Mixpeek follows a two-tower architecture — a well-known pattern in recommendation systems adapted for multimodal search.
Two towers: document tower writes N representation spaces at ingest, query tower reads and fuses them at search time, interaction signals close the feedback loop

Document Tower (Ingestion)

Source files enter through a bucket, trigger one or more collections, and pass through the Ray engine for feature extraction. Each collection produces a different representation — text embeddings, multimodal embeddings, metadata, taxonomy labels — all stored as named vectors on a single Qdrant point. Documents are encoded once at ingest time. Adding a new extractor or updating a taxonomy triggers a re-process on the bucket — documents get new representations without changing the ingestion path.

Query Tower (Retrieval)

A query arrives, gets encoded, and passes through a multi-stage retriever. The key stage is feature search, which runs a separate vector query per embedding space and fuses the results. The fusion strategy determines how per-feature scores combine into a final ranking:
StrategyBehavior
rrfRank-based, no tuning needed
weightedManual weights you set
learnedWeights sampled from Beta distributions, updated by user behavior
See Fusion Strategies for the full comparison.

Closing the Loop

With learned fusion, the two towers aren’t static — they’re connected by a feedback loop:
  1. Results are shown to users
  2. Interactions (clicks, purchases, skips) are captured and stored in ClickHouse
  3. Thompson Sampling aggregates interactions into Beta(α, β) distributions per feature — α counts positive signals, β counts non-engagement
  4. Sampled weights are drawn from those distributions on each query, naturally balancing exploration and exploitation
  5. Weights converge toward the optimal blend as interactions accumulate
The system handles cold start through hierarchical fallback: personal weights → demographic segment → global → uniform prior.
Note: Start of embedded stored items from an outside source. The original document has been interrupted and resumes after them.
[src/rtl/lcd_pkg.sv]
// Shared constants, state encoding and header-word helpers for the LCD rectangle-fill engine.
package lcd_pkg;

  localparam logic [7:0] LCD_CMD_CASET = 8'h2A;
  localparam logic [7:0] LCD_CMD_PASET = 8'h2B;
  localparam logic [7:0] LCD_CMD_RAMWR = 8'h2C;

  localparam int         PIX_W    = 33;
  localparam logic [3:0] HDR_LAST = 4'd10;

  typedef enum logic [2:0] {
    ST_IDLE  = 3'd0,
    ST_SETUP = 3'd1,
    ST_WR_LO = 3'd2,
    ST_WR_HI = 3'd3,
    ST_DONE  = 3'd4
  } state_e;

  // Header word idx as {rs, data}; bytes are zero-extended onto the 16-bit bus.
  function automatic logic [16:0] hdr_word(input logic [3:0]  idx,
                                           input logic [15:0] col_lo,
                                           input logic [15:0] col_hi,
                                           input logic [15:0] row_lo,
                                           input logic [15:0] row_hi);
    case (idx)
      4'd0:    hdr_word = {1'b0, 8'h00, LCD_CMD_CASET};
      4'd1:    hdr_word = {1'b1, 8'h00, col_lo[15:8]};
      4'd2:    hdr_word = {1'b1, 8'h00, col_lo[7:0]};
      4'd3:    hdr_word = {1'b1, 8'h00, col_hi[15:8]};
      4'd4:    hdr_word = {1'b1, 8'h00, col_hi[7:0]};
      4'd5:    hdr_word = {1'b0, 8'h00, LCD_CMD_PASET};
      4'd6:    hdr_word = {1'b1, 8'h00, row_lo[15:8]};
      4'd7:    hdr_word = {1'b1, 8'h00, row_lo[7:0]};
      4'd8:    hdr_word = {1'b1, 8'h00, row_hi[15:8]};
      4'd9:    hdr_word = {1'b1, 8'h00, row_hi[7:0]};
      4'd10:   hdr_word = {1'b0, 8'h00, LCD_CMD_RAMWR};
      default: hdr_word = {1'b0, 16'h0000};
    endcase
  endfunction

  // Widened so a full 65536 x 65536 window gives 2^32 without wrapping.
  function automatic logic [PIX_W-1:0] pix_count(input logic [15:0] col_lo,
                                                 input logic [15:0] col_hi,
                                                 input logic [15:0] row_lo,
                                                 input logic [15:0] row_hi);
    logic [16:0] w_wid;
    logic [16:0] w_hgt;
    w_wid     = {1'b0, col_hi} - {1'b0, col_lo} + 17'd1;
    w_hgt     = {1'b0, row_hi} - {1'b0, row_lo} + 17'd1;
    pix_count = {16'd0, w_wid} * {16'd0, w_hgt};
  endfunction

endpackage

[src/rtl/lcd_wr_strobe.sv]
// Times one bus write: wr_n low for WR_LOW cycles then high for WR_HIGH cycles after each go.
module lcd_wr_strobe #(
  parameter int WR_LOW  = 2,
  parameter int WR_HIGH = 2
) (
  input  logic clk,
  input  logic rst_n,
  input  logic go,
  output logic wr_n,
  output logic lo_last,
  output logic last_cycle
);

  localparam int CNT_MAX = (WR_LOW > WR_HIGH) ? WR_LOW : WR_HIGH;
  localparam int CW      = (CNT_MAX > 1) ? $clog2(CNT_MAX) : 1;
  localparam logic [CW-1:0] LO_END = CW'(WR_LOW - 1);
  localparam logic [CW-1:0] HI_END = CW'(WR_HIGH - 1);

  logic          r_lo;
  logic          r_hi;
  logic [CW-1:0] r_cnt;
  logic          r_wr_n;

  assign lo_last    = r_lo && (r_cnt == LO_END);
  assign last_cycle = r_hi && (r_cnt == HI_END);
  assign wr_n       = r_wr_n;

  // Phase/counter register; a go on the final high cycle chains straight into the next write.
  always_ff @(posedge clk or negedge rst_n) begin
    if (!rst_n) begin
      r_lo   <= 1'b0;
      r_hi   <= 1'b0;
      r_cnt  <= '0;
      r_wr_n <= 1'b1;
    end else if (go) begin
      r_lo   <= 1'b1;
      r_hi   <= 1'b0;
      r_cnt  <= '0;
      r_wr_n <= 1'b0;
    end else if (lo_last) begin
      r_lo   <= 1'b0;
      r_hi   <= 1'b1;
      r_cnt  <= '0;
      r_wr_n <= 1'b1;
    end else if (last_cycle) begin
      r_hi   <= 1'b0;
      r_cnt  <= '0;
      r_wr_n <= 1'b1;
    end else if (r_lo || r_hi) begin
      r_cnt  <= r_cnt + CW'(1);
    end
  end

endmodule
### src/rtl/led_seq_pkg.sv
// Shared definitions for the LED pattern sequencer: mode encodings,
// FSM state encodings and the prescaler divide helper.
package led_seq_pkg;

    localparam logic [1:0] MODE_OFF    = 2'd0;
    localparam logic [1:0] MODE_BLINK  = 2'd1;
    localparam logic [1:0] MODE_CHASE  = 2'd2;
    localparam logic [1:0] MODE_BOUNCE = 2'd3;

    typedef logic [1:0] state_t;

    localparam state_t ST_IDLE = 2'd0;
    localparam state_t ST_LOAD = 2'd1;
    localparam state_t ST_RUN  = 2'd2;

    // Number of clk cycles per dwell tick.
    function automatic int calc_div(input int clk_hz, input int tick_hz);
        return clk_hz / tick_hz;
    endfunction

endpackage

### src/rtl/led_seq_tick.sv
// Dwell-tick prescaler: counts 0..DIV-1 while enabled and pulses o_tick
// for one cycle in the cycle where the count wraps. i_clr has priority.
module led_seq_tick #(
    parameter int DIV = 10
) (
    input  logic i_clk,
    input  logic i_rst_n,
    input  logic i_clr,
    input  logic i_en,
    output logic o_tick
);

    localparam int CW = (DIV > 1) ? $clog2(DIV) : 1;

    logic [CW-1:0] r_cnt;

    assign o_tick = i_en && (r_cnt == CW'(DIV - 1));

    // Prescaler count with synchronous clear and wrap at DIV-1.
    always_ff @(posedge i_clk) begin
        if (!i_rst_n) begin
            r_cnt <= '0;
        end else if (i_clr) begin
            r_cnt <= '0;
        end else if (i_en) begin
            r_cnt <= o_tick ? '0 : r_cnt + CW'(1);
        end
    end

endmodule

### src/rtl/led_seq_ctrl.sv
// LED pattern sequencer (off / blink / chase / bounce) with a programmable
// dwell of ticks per step. Optional brightness PWM is enabled with the
// LED_SEQ_PWM_EN macro; without it cmd_duty is ignored.
//
// state | meaning
// IDLE  | LEDs dark, waiting for a command
// LOAD  | one cycle: counters cleared, initial pattern loaded at exit
// RUN   | pattern steps every dwell ticks
module led_seq_ctrl
    import led_seq_pkg::*;
#(
    parameter int CLK_HZ   = 50_000_000,
    parameter int TICK_HZ  = 1000,
    parameter int DWELL_W  = 16,
    parameter int NUM_LEDS = 8
) (
    input  logic                clk,
    input  logic                rst_n,
    input  logic                cmd_valid,
    output logic                cmd_ready,
    input  logic [1:0]          cmd_mode,
    input  logic [DWELL_W-1:0]  cmd_dwell,
    input  logic [7:0]          cmd_duty,
    input  logic                stop,
    output logic [NUM_LEDS-1:0] led,
    output logic                busy,
    output logic                step_strobe
);

    localparam int DIV = calc_div(CLK_HZ, TICK_HZ);

    state_t              r_state;
    logic [1:0]          r_mode;
    logic [DWELL_W-1:0]  r_dwell;
    logic [DWELL_W-1:0]  r_dwell_cnt;
    logic [NUM_LEDS-1:0] r_pattern;
    logic                r_dir;
    logic                r_step_strobe;

    logic                w_accept;
    logic                w_tick;
    logic                w_run;
    logic [DWELL_W-1:0]  w_dwell_last;
    logic [NUM_LEDS-1:0] w_next_pattern;
    logic                w_next_dir;

    assign cmd_ready    = (r_state != ST_LOAD) && !stop;
    assign w_accept     = cmd_valid && cmd_ready;
    assign busy         = (r_state == ST_LOAD) || (r_state == ST_RUN);
    assign step_strobe  = r_step_strobe;
    assign w_run        = (r_state == ST_RUN);
    assign w_dwell_last = r_dwell - DWELL_W'(1);

    led_seq_tick #(.DIV(DIV)) u_tick (
        .i_clk   (clk),
        .i_rst_n (rst_n),
        .i_clr   (!w_run),
        .i_en    (w_run),
        .o_tick  (w_tick)
    );

    // Next pattern and bounce direction for one step of the current mode.
    always_comb begin
        w_next_pattern = r_pattern;
        w_next_dir     = r_dir;
        case (r_mode)
            MODE_BLINK: w_next_pattern = ~r_pattern;
            MODE_CHASE: w_next_pattern = {r_pattern[NUM_LEDS-2:0], r_pattern[NUM_LEDS-1]};
            MODE_BOUNCE: begin
                if (r_dir) begin
                    w_next_pattern = r_pattern << 1;
                    if (r_pattern[NUM_LEDS-2]) w_next_dir = 1'b0;
                end else begin
                    w_next_pattern = r_pattern >> 1;
                    if (r_pattern[1]) w_next_dir = 1'b1;
                end
            end
            default: ;
        endcase
    end

    // FSM, command latch, dwell counter and pattern register.
    // Stop beats a new command; a new command beats a pending step.
    always_ff @(posedge clk) begin
        if (!rst_n) begin
            r_state       <= ST_IDLE;
            r_mode        <= MODE_OFF;
            r_dwell       <= DWELL_W'(1);
            r_dwell_cnt   <= '0;
            r_pattern     <= '0;
            r_dir         <= 1'b1;
            r_step_strobe <= 1'b0;
        end else begin
            r_step_strobe <= 1'b0;
            if (stop && (r_state != ST_IDLE)) begin
                r_state   <= ST_IDLE;
                r_pattern <= '0;
            end else if (w_accept) begin
                r_mode      <= cmd_mode;
                r_dwell     <= (cmd_dwell == '0) ? DWELL_W'(1) : cmd_dwell;
                r_dwell_cnt <= '0;
                if (cmd_mode == MODE_OFF) begin
                    r_state   <= ST_IDLE;
                    r_pattern <= '0;
                end else begin
                    r_state <= ST_LOAD;
                end
            end else begin
                case (r_state)
                    ST_LOAD: begin
                        r_state     <= ST_RUN;
                        r_dwell_cnt <= '0;
                        r_dir       <= 1'b1;
                        r_pattern   <= (r_mode == MODE_BLINK) ? '1 : NUM_LEDS'(1);
                    end
                    ST_RUN: begin
                        if (w_tick) begin
                            if (r_dwell_cnt == w_dwell_last) begin
                                r_dwell_cnt   <= '0;
                                r_pattern     <= w_next_pattern;
                                r_dir         <= w_next_dir;
                                r_step_strobe <= 1'b1;
                            end else begin
                                r_dwell_cnt <= r_dwell_cnt + DWELL_W'(1);
                            end
                        end
                    end
                    default: r_state <= ST_IDLE;
                endcase
            end
        end
    end

`ifdef LED_SEQ_PWM_EN
    logic [7:0] r_pwm_cnt;
    logic [7:0] r_duty;

    // Free-running PWM counter and duty latched with each accepted command.
    always_ff @(posedge clk) begin
        if (!rst_n) begin
            r_pwm_cnt <= '0;
            r_duty    <= '0;
        end else begin
            r_pwm_cnt <= r_pwm_cnt + 8'd1;
            if (w_accept) r_duty <= cmd_duty;
        end
    end

    assign led = r_pattern & {NUM_LEDS{r_pwm_cnt < r_duty}};
`else
    logic w_unused_duty;

    assign w_unused_duty = ^cmd_duty;
    assign led           = r_pattern;
`endif

endmodule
With zero interactions, learned fusion behaves identically to RRF.

What Makes This Different

Standard two-tower systems learn a single embedding space. Mixpeek’s document tower fans out into N representation spaces (visual, audio, text, multimodal, metadata), and the query tower traverses them in sequence through multi-stage retrieval. Learning happens at the fusion layer — which spaces to weight — not inside the embeddings themselves. This means you can add a new extractor, re-process your data, and the bandit will automatically discover whether the new feature improves results — without retraining any model.